現代オイルバンク、水素自動車用燃料電池事業へ進出



現代オイルバンク(代表カン・ダルホ/写真)は自動車用水素燃料電池の分離膜事業に進出し、水素生態系の拡大に乗り出す。

現代オイルバンクはブルー水素を生産し燃料として供給する分野と、自動車用水素燃料電池事業と呼ばれるまた別の軸に水素バリューチェーンを拡大するものだ。さらに現代オイルバンクは最近、忠清南道の大山工場で水素自動車用燃料として使われる高純度水素の生産を開始した。国内精油会社の中で水素自動車用の高純度水素を製造するのは、現代オイルバンクが初めてだ。業界では「脱炭素」ビジネスのスピードを出す現代オイルバンクが、水素生態系の外縁拡大に積極的に乗り出しているという解釈が出ている。

現代オイルバンクは26日、年内に水素燃料電池分離膜の生産設備を構築すると明らかにした。分離膜事業は現代オイルバンクが自動車用水素燃料電池部門の水素バリューチェーンの最初の段階に進入するものと見ることができる。
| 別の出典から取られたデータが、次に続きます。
File: src/hdl/peer_poll_scheduler_macros.svh
// assertion helpers for the poll scheduler, sampled on clock, off during reset
`ifndef PEER_POLL_SCHEDULER_MACROS_SVH
`define PEER_POLL_SCHEDULER_MACROS_SVH

// same-cycle implication
`define PPS_ASSERT_NOW(label, ante, cons, msg) \
   label: assert property (@(posedge clock) disable iff (reset) (ante) |-> (cons)) \
      else $error(msg);

// next-cycle implication
`define PPS_ASSERT_NEXT(label, ante, cons, msg) \
   label: assert property (@(posedge clock) disable iff (reset) (ante) |=> (cons)) \
      else $error(msg);

`endif

File: src/hdl/pps_pkg.sv
`timescale 1ns / 1ps

package pps_pkg;

   localparam int MASK_W = 8;
   localparam int IDX_W = 4;
   localparam int CNT_W = 8;
   localparam int INTERVAL_W = 16;
   localparam int CSR_DATA_W = 16;
   localparam int ERR_EVERY = 4;
   localparam int ERR_BITS = $clog2(ERR_EVERY);

   localparam logic [INTERVAL_W-1:0] INTERVAL_RESET = 16'd50;
   localparam logic [CNT_W-1:0] LEVEL_MAX = 8'd255;

   typedef enum logic {
      OP_TICK   = 1'b0,
      OP_ANSWER = 1'b1
   } op_type;

   typedef enum logic [1:0] {
      CSR_EXCHANGE_ENABLE = 2'd0,
      CSR_PEER_MASK       = 2'd1,
      CSR_POLL_INTERVAL   = 2'd2
   } csr_index_type;

   // outcome of one poll slot scan
   typedef struct packed {
      logic             hit;
      logic [IDX_W-1:0] idx;
      logic [IDX_W-1:0] next_step;
   } scan_result_type;

endpackage

File: src/hdl/pps_if.sv
`timescale 1ns / 1ps

interface pps_req_if;
   import pps_pkg::*;
   logic         valid;
   logic         ready;
   op_type       op;
   logic [3:0]   answer_peer;
   modport source (output valid, output op, output answer_peer, input ready);
   modport sink (input valid, input op, input answer_peer, output ready);
endinterface

interface pps_rsp_if;
   import pps_pkg::*;
   logic             valid;
   logic             ready;
   logic             poll_issued;
   logic [3:0]       poll_peer;
   logic [CNT_W-1:0] peer_poll_count;
   logic [CNT_W-1:0] peer_error_level;
   modport source (output valid, output poll_issued, output poll_peer,
                   output peer_poll_count, output peer_error_level, input ready);
   modport sink (input valid, input poll_issued, input poll_peer,
                 input peer_poll_count, input peer_error_level, output ready);
endinterface

interface pps_csr_if;
   import pps_pkg::*;
   logic                  valid;
   logic                  ready;
   logic [1:0]            index;
   logic [CSR_DATA_W-1:0] data;
   modport source (output valid, output index, output data, input ready);
   modport sink (input valid, input index, input data, output ready);
endinterface

File: src/hdl/pps_scan.sv
`timescale 1ns / 1ps

module pps_scan #(
   parameter int PEERS = 8
) (
   input  logic [pps_pkg::MASK_W-1:0]   peer_mask,
   input  logic [$clog2(PEERS)-1:0]     step,
   output pps_pkg::scan_result_type     result
);
   import pps_pkg::*;

   logic [2*MASK_W-1:0] mask_wide;
   logic [PEERS-1:0]    peer_on;
   logic                found;
   logic [IDX_W-1:0]    idx;
   logic [IDX_W-1:0]    idx_plus;

   // peers past the mask width never take part
   assign mask_wide = {{MASK_W{1'b0}}, peer_mask};
   assign peer_on = mask_wide[PEERS-1:0];

   // lowest enabled peer at or above the current step
   always_comb begin
      found = 1'b0;
      idx = '0;
      for (int i = 0; i < PEERS; i++) begin
         if (!found && peer_on[i] && (i >= int'(step))) begin
            found = 1'b1;
            idx = IDX_W'(i);
         end
      end
   end

   assign idx_plus = idx + IDX_W'(1);

   always_comb begin
      if (found) begin
         result.hit = 1'b1;
         result.idx = idx;
         result.next_step = (idx_plus == IDX_W'(PEERS)) ? '0 : idx_plus;
      end else begin
         // wrapped once to the first peer
         result.hit = peer_on[0];
         result.idx = '0;
         result.next_step = IDX_W'(1);
      end
   end

endmodule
現代オイルバンクは年内に分離膜の生産設備の構築を開始して、電解質膜と単位セルなどに水素燃料電池事業を拡大する予定だ。今後は自動車用水素燃料電池事業だけでなく、建築物や重装備用燃料電池事業にも進出する計画だ。

現代オイルバンクは昨年から中央技術研究院を中心に、自動車用水素燃料電池関連の研究に突入した。今年の初めには事業への進出を確定し、最初のステップとして分離膜の生産設備構築に乗り出すわけだ。分離膜は燃料電池システムの出力向上と耐久性などを左右する素材だ。現代オイルバンクは年内に分離膜の生産設備構築と試運転を終え、来年の国内自動車メーカーとの実証試験を経て、2023年に製品を量産するという目標だ。続いて来年からは電解質膜事業など、水素燃料電池事業を順次拡大する。

現代オイルバンクは2030年に水素燃料電池の分野でのみで年間売上げ5000億ウォンと営業利益1000億ウォン以上を目標にしている。
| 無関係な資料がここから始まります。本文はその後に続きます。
[src/hdl/iwjd_pkg.sv]
`timescale 1ns / 1ps

package iwjd_pkg;

    localparam int MAX_WORKERS = 16;
    localparam int QUEUE_DEPTH = 16;
    localparam int JOB_BITS    = 8;

    localparam int WORKER_BITS = 4;
    localparam int CFG_W       = 5;
    localparam int CMD_W       = 2;
    localparam int OUTCOME_W   = 3;
    localparam int CFG_RESET   = 4;

    localparam int CNT_W   = $clog2(MAX_WORKERS + 1);
    localparam int WIDX_W  = (MAX_WORKERS > 1) ? $clog2(MAX_WORKERS) : 1;
    localparam int QADDR_W = $clog2(QUEUE_DEPTH);
    localparam int QCNT_W  = $clog2(QUEUE_DEPTH + 1);

    localparam int TDATA_W = ((JOB_BITS + WORKER_BITS + 7) / 8) * 8;

    typedef enum logic [CMD_W-1:0] {
        CMD_SUBMIT   = 2'd0,
        CMD_FINISH   = 2'd1,
        CMD_SHUTDOWN = 2'd2,
        CMD_INIT     = 2'd3
    } command_t;

    typedef enum logic [OUTCOME_W-1:0] {
        OUT_DISPATCHED  = 3'd0,
        OUT_QUEUED      = 3'd1,
        OUT_ABANDONED   = 3'd2,
        OUT_IGNORED     = 3'd3,
        OUT_WORKER_IDLE = 3'd4,
        OUT_REJECTED    = 3'd5,
        OUT_SHUT_EMPTY  = 3'd6,
        OUT_INIT_DONE   = 3'd7
    } outcome_t;

    typedef enum logic [2:0] {
        OP_NONE,
        OP_LOAD,
        OP_SUBMIT,
        OP_FINISH,
        OP_SHUTDOWN,
        OP_DRAIN,
        OP_FILL,
        OP_INIT_DONE
    } op_t;

    typedef struct packed {
        op_t op;
    } dp_cmd_t;

    typedef struct packed {
        command_t command;
        logic     pool_ready;
        logic     queue_empty;
        logic     queue_one;
        logic     count_zero;
        logic     fill_last;
        logic     out_free;
    } dp_status_t;

endpackage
最近、韓国輸出入銀行が出した「燃料電池の概要と現状」報告書によると、世界の水素燃料電池市場は毎年30%以上成長し、2030年には50兆ウォン規模になる見通しだ。水素燃料電池の数で言えば、約300万台に相当する市場規模だ。現代オイルバンクは世界市場で10%のシェアを占めるという目標だ。

現在、国内の水素燃料電池技術は世界的なレベルとして評価されているが、電解質膜などの主要部品は輸入依存度が高い方であることから国産化も緊急の課題だ。

現代オイルバンクは水素自動車用の高純度水素燃料市場も先取りする計画だ。現代オイルバンクはこれまで独自に生産した年間20万トンの水素を精油工程の稼働に活用した。これを水素自動車用燃料として使用するには、純度を99.999%にまで高めなければならない。現代オイルバンクが生産する高純度水素は一日で最大3000キログラムであり、現代自動車製ネッソ(NEXO)600台を充填させることができる量だ。

現代オイルバンクの水素生態系の拡大は、現代重工業グループの水素事業と足並みをそろえた。現代重工業グループは今年の初め、水素生産から輸送・保管・活用に至る水素バリューチェーンを構築するという「水素ドリーム2030ロードマップ」を発表した。

カン・ダルホ現代オイルバンク代表は「最近は太陽光パネルの素材生産、温室効果ガスの資源化、バイオジェット燃料などの親環境事業を相次いで推進している」とし、「今後もブルー水素やホワイトバイオ、親環境素材の3大未来ビジネスへの投資を拡大する」と語った。